In the Horn River Basin, Quicksilver currently has four completed wells and continues to drill on four additional wells, expected to be completed soon.

The company said these four wells with the capacity to produce more than 30 million cubic feet per day (MMcf/d) of natural gas are presently restricted to supplying only 20 MMcf/d through a third-party line into the Spectra system. On successfully tying up its 20-inch line to the Spectra system, the company expects to be able to de-restrict supplies through the new compression facilities currently being commissioned.

In step two, Quicksilver has signed an agreement, earlier this week, with NOVA Gas Transmission Ltd., a subsidiary of TransCanada Pipelines Limited (TransCanada), to start construction of a 70-mile Horn River extension and the Fortune Creek Meter Station.

The Horn River extension is expected to be a 36-inch sales gas line to connect TransCanada’s Fortune Creek Meter Station and Quicksilver’s proposed treatment facility to TransCanada’s Alberta System from the Cabin area of British Columbia. Completion of the Horn River extension is expected in mid-2014.

Quicksilver said it already has commitments to deliver its gas to receipt points on the Horn River extension pipeline. The TransCanada Fortune Creek receipt point will provide a low-cost transportation solution to move gas to the AECO hub. Access to the AECO hub, at favorable rates, is consistent with the company’s strategy to ensure multiple markets for each of its developments.

Alongside, Quicksilver has also started sketching plans for construction of its Fortune Creek treatment facility to remove carbon dioxide from the natural gas stream. In its initial phase, the facility will have a capacity to deliver 125 MMcf /d of natural gas to TransCanada and is expected to be operational by mid-2014. The facility is designed to be expandable in sales increments to meet the company’s growing production profile for the basin.

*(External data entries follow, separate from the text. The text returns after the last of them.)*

This is an optimization exercise on Yosys and OpenROAD, whose aim is small area, a short achievable clock period and few clock cycles per item, not a production implementation. Only simulation tests tie the RTL to the original design; equivalence was not proved.

==> flow/design.v <==
module sss_combine (
    input  wire         clk,
    input  wire         rst,           
    input  wire         in_valid,
    output reg          in_ready,
    input  wire         in_last,
    input  wire [7:0]   in_index,
    input  wire [255:0] in_value,
    output reg          out_valid,
    output wire [255:0] out_secret,
    output reg  [1:0]   out_fault,     
    output reg  [3:0]   out_fault_rec  
);
    localparam integer MMAX = 16;
    function [7:0] gf_mul(input [7:0] a, input [7:0] b);
        reg [14:0] r;
        integer k;
        begin
            r = 15'd0;
            for (k = 0; k < 8; k = k + 1)
                if (b[k]) r = r ^ ({7'd0, a} << k);
            for (k = 14; k >= 8; k = k - 1)
                if (r[k]) r = r ^ (15'h11d << (k - 8));
            gf_mul = r[7:0];
        end
    endfunction
    function [7:0] gf_mul_late(input [7:0] a, input [7:0] b);
        reg [7:0] col, r;
        integer k;
        begin
            col = a;
            r   = 8'd0;
            for (k = 0; k < 8; k = k + 1) begin
                r   = r ^ (b[k] ? col : 8'd0);
                col = {col[6:0], 1'b0} ^ (col[7] ? 8'h1d : 8'h00);
            end
            gf_mul_late = r;
        end
    endfunction
    function [7:0] gf_x(input [7:0] a);
        gf_x = {a[6:0], 1'b0} ^ (a[7] ? 8'h1d : 8'h00);
    endfunction
    function [3:0] g16_mul(input [3:0] a, input [3:0] b);
        reg [6:0] r; integer k;
        begin
            r = 7'd0;
            for (k = 0; k < 4; k = k + 1) if (b[k]) r = r ^ ({3'd0, a} << k);
            for (k = 6; k >= 4; k = k - 1) if (r[k]) r = r ^ (7'h13 << (k - 4));
            g16_mul = r[3:0];
        end
    endfunction
    function [3:0] g16_inv(input [3:0] a);
        case (a)
            4'd0: g16_inv = 4'd0;
            4'd1: g16_inv = 4'd1;
            4'd2: g16_inv = 4'd9;
            4'd3: g16_inv = 4'd14;
            4'd4: g16_inv = 4'd13;
            4'd5: g16_inv = 4'd11;
            4'd6: g16_inv = 4'd7;
            4'd7: g16_inv = 4'd6;
            4'd8: g16_inv = 4'd15;
            4'd9: g16_inv = 4'd2;
            4'd10: g16_inv = 4'd12;
            4'd11: g16_inv = 4'd5;
            4'd12: g16_inv = 4'd10;
            4'd13: g16_inv = 4'd4;
            4'd14: g16_inv = 4'd3;
            4'd15: g16_inv = 4'd8;
        endcase
    endfunction
    function [7:0] to_t(input [7:0] a);
        to_t = {a[5], a[2] ^ a[5] ^ a[6], a[1] ^ a[3] ^ a[4], a[4] ^ a[7], a[1] ^ a[2] ^ a[5], a[1] ^ a[3] ^ a[4] ^ a[7], a[1] ^ a[5], a[0] ^ a[1] ^ a[3]};
    endfunction
    function [7:0] from_t(input [7:0] a);
        from_t = {a[2] ^ a[5], a[1] ^ a[3] ^ a[6] ^ a[7], a[7], a[2] ^ a[4] ^ a[5], a[1] ^ a[2] ^ a[4] ^ a[7], a[1] ^ a[3], a[1] ^ a[7], a[0] ^ a[2] ^ a[4]};
    endfunction
    function [7:0] gf_mul_t(input [7:0] a, input [7:0] b);
        reg [3:0] hh, ll, mm;
        begin
            hh = g16_mul(a[7:4], b[7:4]);
            ll = g16_mul(a[3:0], b[3:0]);
            mm = g16_mul(a[7:4] ^ a[3:0], b[7:4] ^ b[3:0]);
            gf_mul_t = {mm ^ ll, ll ^ g16_mul(hh, 4'd9)};
        end
    endfunction
    function [7:0] gf_div_t(input [7:0] pt, input [7:0] et);
        reg [3:0] e1, e0, c1, c0, dl, di, h, l, pp;
        begin
            e1 = et[7:4]; e0 = et[3:0];
            c1 = e1; c0 = e0 ^ e1;                        
            dl = g16_mul(e0, e0 ^ e1) ^ g16_mul(g16_mul(e1, e1), 4'd9);
            di = g16_inv(dl);
            pp = g16_mul(pt[7:4], c1);
            h  = pp ^ g16_mul(pt[7:4], c0) ^ g16_mul(pt[3:0], c1);
            l  = g16_mul(pp, 4'd9) ^ g16_mul(pt[3:0], c0);
            gf_div_t = {g16_mul(h, di), g16_mul(l, di)};
        end
    endfunction
    function [7:0] gf_sq(input [7:0] a);
        reg [7:0] col, r;
        integer k;
        begin
            col = 8'd1;
            r   = 8'd0;
            for (k = 0; k < 8; k = k + 1) begin
                r   = r ^ (a[k] ? col : 8'd0);
                col = gf_x(gf_x(col));
            end
            gf_sq = r;
        end
    endfunction
    reg         vphase;        
    reg  [3:0]  cnt;           
    reg  [4:0]  rem;           
    reg  [1:0]  sc;            
    reg         wv;            
    reg         afirst;        
    reg  [7:0]  w;             
    reg  [7:0]  P;             
    reg  [7:0]  E0;            
    reg  [7:0]  E1;            
    reg  [7:0]  Xt [0:MMAX-1];  
    reg  [MMAX-1:0] vm;        
    reg  [MMAX-1:0] self;      
    reg  [7:0]  xs;            
    reg  [7:0]  T1 [0:3];      
    reg  [255:0] acc;
    reg         f_zero, f_dup;
    reg  [7:0]  tin_r;         
    reg         idx_r;         
    reg  [3:0]  f_zero_rec, f_dup_rec;
    wire acc_idx = !vphase && in_valid;
    wire acc_val = vphase && in_valid && wv;
    wire step    = vphase && (rem != 5'd0) && (!wv || acc_val);
    wire last_v  = acc_val && (rem == 5'd0);
    assign out_secret = acc;
    wire       c0 = (cnt == 4'd0);
    wire       c1 = (cnt == 4'd1);
    wire       c2 = (cnt == 4'd2);
    wire [7:0] x0 = from_t(Xt[0]);
    wire [7:0] x1 = from_t(Xt[1]);
    wire [7:0] tin = to_t(in_index);
    wire [7:0] E0_n = c0 ? in_index : gf_mul_late(E0, x0 ^ in_index);
    wire [7:0] E1_n = gf_mul_late(c1 ? x0 : E1, (c1 ? 8'd0 : x1) ^ in_index) ^
                      (c1 ? gf_sq(in_index) : 8'd0);
    wire [7:0] P_n  = c0 ? in_index : gf_mul_late(P, in_index);
    reg  [MMAX-1:0] eq;
    integer k;
    always @(*) begin
        for (k = 0; k < MMAX - 1; k = k + 1)
            eq[k] = (Xt[k] == tin_r) && vm[k+1];
        eq[MMAX-1] = 1'b0;
    end
    wire dupnow = idx_r && (|eq);
    reg  [7:0] xs_n;
    reg  [7:0] leaf [0:MMAX-1];
    reg  [7:0] l1 [0:7];
    reg  [7:0] T1_n [0:3];
    always @(*) begin
        xs_n = 8'd0;
        for (k = 1; k < MMAX; k = k + 1)
            xs_n = xs_n | (self[k-1] ? Xt[k] : 8'd0);
        for (k = 0; k < MMAX; k = k + 1)
            leaf[k] = self[k] ? Xt[k] : (vm[k] ? (Xt[k] ^ xs) : 8'd1);
        for (k = 0; k < 8; k = k + 1)
            l1[k] = gf_mul_t(leaf[2*k], leaf[2*k+1]);
        for (k = 0; k < 4; k = k + 1)
            T1_n[k] = gf_mul_t(l1[2*k], l1[2*k+1]);
    end
    wire [7:0] T2_n = gf_mul_t(gf_mul_t(T1[0], T1[1]), gf_mul_t(T1[2], T1[3]));
    wire [7:0] Pm     = (f_dup || dupnow) ? 8'd0 : P;
    wire [7:0] w_next = gf_div_t(to_t(Pm), to_t(E0));
    reg  [7:0] col [0:7];
    reg  [255:0] prod;
    integer c, p;
    always @(*) begin
        col[0] = from_t(w);
        for (c = 1; c < 8; c = c + 1) col[c] = gf_x(col[c-1]);
        for (c = 0; c < 8; c = c + 1) col[c] = col[c] & {8{acc_val}};
        for (p = 0; p < 32; p = p + 1) begin
            prod[8*p +: 8] = 8'd0;
            for (c = 0; c < 8; c = c + 1)
                prod[8*p +: 8] = prod[8*p +: 8] ^ (in_value[8*p + c] ? col[c] : 8'd0);
        end
    end
    always @(posedge clk)
        acc <= (afirst ? 256'd0 : acc) ^ prod;
    integer i;
    always @(posedge clk) begin
        tin_r <= tin;
        if (acc_idx) begin
            for (i = 0; i < MMAX; i = i + 1)
                if (i == cnt) Xt[i] <= tin;
            vm <= c0 ? 16'd1 : (vm | (16'd1 << cnt));
            E0 <= E0_n;
            if (!c0) E1 <= E1_n;
            P  <= P_n;
        end
        if (step) begin
            for (i = 0; i < 4; i = i + 1) T1[i] <= T1_n[i];
            E0 <= (sc == 2'd0) ? E1 : from_t(T2_n);
            w  <= w_next;
        end
    end
    wire vphase_n = !rst && (last_v ? 1'b0 : ((acc_idx && in_last) ? 1'b1 : vphase));
    wire wv_n     = !rst && (step ? 1'b1 : (last_v ? 1'b0 : wv));
    always @(posedge clk) begin
        in_ready <= !vphase_n || wv_n;
        if (vphase) begin
            out_fault     <= f_zero ? 2'd1 : (f_dup ? 2'd2 : 2'd0);
            out_fault_rec <= f_zero ? f_zero_rec : f_dup_rec;
        end
    end
    always @(posedge clk) begin
        if (rst) begin
            vphase    <= 1'b0;
            cnt       <= 4'd0;
            wv        <= 1'b0;
            idx_r     <= 1'b0;
            out_valid <= 1'b0;
        end else begin
            out_valid <= 1'b0;
            idx_r <= acc_idx;
            if (dupnow && !f_dup) begin
                f_dup     <= 1'b1;
                f_dup_rec <= cnt - 4'd1;
            end
            if (acc_idx) begin
                if (c0) begin
                    f_zero <= 1'b0;
                    f_dup  <= 1'b0;
                end
                if (in_index == 8'd0 && !(f_zero && !c0)) begin
                    f_zero     <= 1'b1;
                    f_zero_rec <= cnt;
                end
                cnt <= cnt + 4'd1;
                if (in_last) begin
                    rem    <= {1'b0, cnt} + 5'd1;
                    sc     <= 2'd0;
                    self   <= 16'd4;
                    xs     <= c2 ? tin : Xt[2];
                    vphase <= 1'b1;
                    afirst <= 1'b1;
                end
            end
            if (step) begin
                wv   <= 1'b1;
                rem  <= rem - 5'd1;
                self <= self << 1;
                xs   <= xs_n;
                if (sc != 2'd2) sc <= sc + 2'd1;
            end else if (last_v) begin
                wv <= 1'b0;
            end
            if (acc_val)
                afirst <= 1'b0;
            if (last_v) begin
                out_valid <= 1'b1;
                vphase    <= 1'b0;
                cnt       <= 4'd0;
            end
        end
    end
endmodule
Settings: LEC_CHECK=0, CAP_MARGIN=20, CORE_MARGIN=2, CORE_UTILIZATION=40, CTS_CLUSTER_DIAMETER=100, CTS_CLUSTER_SIZE=20, SLEW_MARGIN=20, TNS_END_PERCENT=0; clock period 20.0 ns.
standard.sh (not shown) runs the stock make flow with config.mk's settings and CLKGATE_MAP_FILE= SYNTH_SCRIPT=/design/flow/synth_recipe.tcl, a recipe that flattens the netlist after the stock synthesis.
==> flow/flow/run.sh <==
#!/bin/bash
set -uo pipefail
export BUFFER_PORTS_ARGS="-buffer_cell sky130_fd_sc_hd__buf_2"
export SETUP_SLACK_MARGIN=14.4
bash standard.sh > standard.log 2>&1
The baseline finished clean.
Testbench counts at the start, summed over its fixed seeds: cycles 9,828, commands 384.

Quicksilver has a history of creating value by building assets in the upstream exploration and production sector as well as in the midstream gathering, treating and transportation sector. Going forward, we expect the company to continue achieving success on many such projects to benefit shareholders.

Quicksilver Resources currently retains a Zacks #3 Rank (short-term Hold rating). The company completes head-to-head with peers like Chesapeake Energy Corporation (CHK) and Denbury Resources Inc. (DNR).

Based in Fort Worth, Texas, Quicksilver Resources is primarily engaged in the development of long-lived, unconventional onshore natural gas reserves in the North American continent. Its business model revolves around assembling large acreage positions in early stage developing areas at the lowest cost. The company has operating segments in the U.S. and Alberta, Canada.